**Exercise instructions:** Your answer should be every line of the records that contains the word "config", copied as it stands.

**Dataset entries:**

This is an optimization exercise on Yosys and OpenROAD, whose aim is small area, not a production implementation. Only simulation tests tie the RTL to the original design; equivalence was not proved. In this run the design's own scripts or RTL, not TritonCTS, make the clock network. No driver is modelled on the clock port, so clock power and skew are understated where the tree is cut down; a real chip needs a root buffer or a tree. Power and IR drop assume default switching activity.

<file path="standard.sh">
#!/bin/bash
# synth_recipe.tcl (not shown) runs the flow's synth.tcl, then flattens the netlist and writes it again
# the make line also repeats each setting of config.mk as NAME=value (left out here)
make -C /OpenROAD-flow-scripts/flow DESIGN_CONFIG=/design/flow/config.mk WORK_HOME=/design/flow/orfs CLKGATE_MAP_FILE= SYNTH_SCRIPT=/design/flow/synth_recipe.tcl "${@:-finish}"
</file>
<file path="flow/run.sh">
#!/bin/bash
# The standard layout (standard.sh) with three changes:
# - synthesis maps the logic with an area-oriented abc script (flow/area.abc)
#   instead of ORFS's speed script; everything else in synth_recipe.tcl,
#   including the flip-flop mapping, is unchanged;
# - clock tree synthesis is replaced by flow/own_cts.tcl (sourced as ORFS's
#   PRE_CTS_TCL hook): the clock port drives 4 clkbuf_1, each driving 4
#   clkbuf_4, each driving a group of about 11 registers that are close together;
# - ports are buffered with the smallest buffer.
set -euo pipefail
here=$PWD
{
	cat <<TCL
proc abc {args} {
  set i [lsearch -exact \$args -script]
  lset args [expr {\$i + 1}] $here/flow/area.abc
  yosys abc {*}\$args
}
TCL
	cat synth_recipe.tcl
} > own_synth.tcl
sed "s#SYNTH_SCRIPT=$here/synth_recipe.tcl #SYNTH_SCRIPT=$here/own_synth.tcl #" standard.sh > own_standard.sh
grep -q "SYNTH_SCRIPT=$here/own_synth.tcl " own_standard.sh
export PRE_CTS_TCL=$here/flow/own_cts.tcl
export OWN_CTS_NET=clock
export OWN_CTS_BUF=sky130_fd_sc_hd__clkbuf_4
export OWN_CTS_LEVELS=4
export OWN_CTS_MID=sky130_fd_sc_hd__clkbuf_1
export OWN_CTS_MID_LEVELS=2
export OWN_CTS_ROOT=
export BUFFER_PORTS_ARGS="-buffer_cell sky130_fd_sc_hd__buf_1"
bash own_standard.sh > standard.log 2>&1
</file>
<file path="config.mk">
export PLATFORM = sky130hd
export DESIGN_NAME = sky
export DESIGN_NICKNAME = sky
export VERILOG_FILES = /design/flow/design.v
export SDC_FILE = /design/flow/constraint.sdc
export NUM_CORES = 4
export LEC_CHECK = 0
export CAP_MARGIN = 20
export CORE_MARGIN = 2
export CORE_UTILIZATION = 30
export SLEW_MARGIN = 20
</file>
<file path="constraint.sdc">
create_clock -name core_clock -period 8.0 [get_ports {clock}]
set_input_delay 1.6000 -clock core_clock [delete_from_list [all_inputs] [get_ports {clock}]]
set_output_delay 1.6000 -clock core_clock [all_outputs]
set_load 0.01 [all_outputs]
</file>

**Response for this exercise:**
# the make line also repeats each setting of config.mk as NAME=value (left out here)
make -C /OpenROAD-flow-scripts/flow DESIGN_CONFIG=/design/flow/config.mk WORK_HOME=/design/flow/orfs CLKGATE_MAP_FILE= SYNTH_SCRIPT=/design/flow/synth_recipe.tcl "${@:-finish}"
<file path="config.mk">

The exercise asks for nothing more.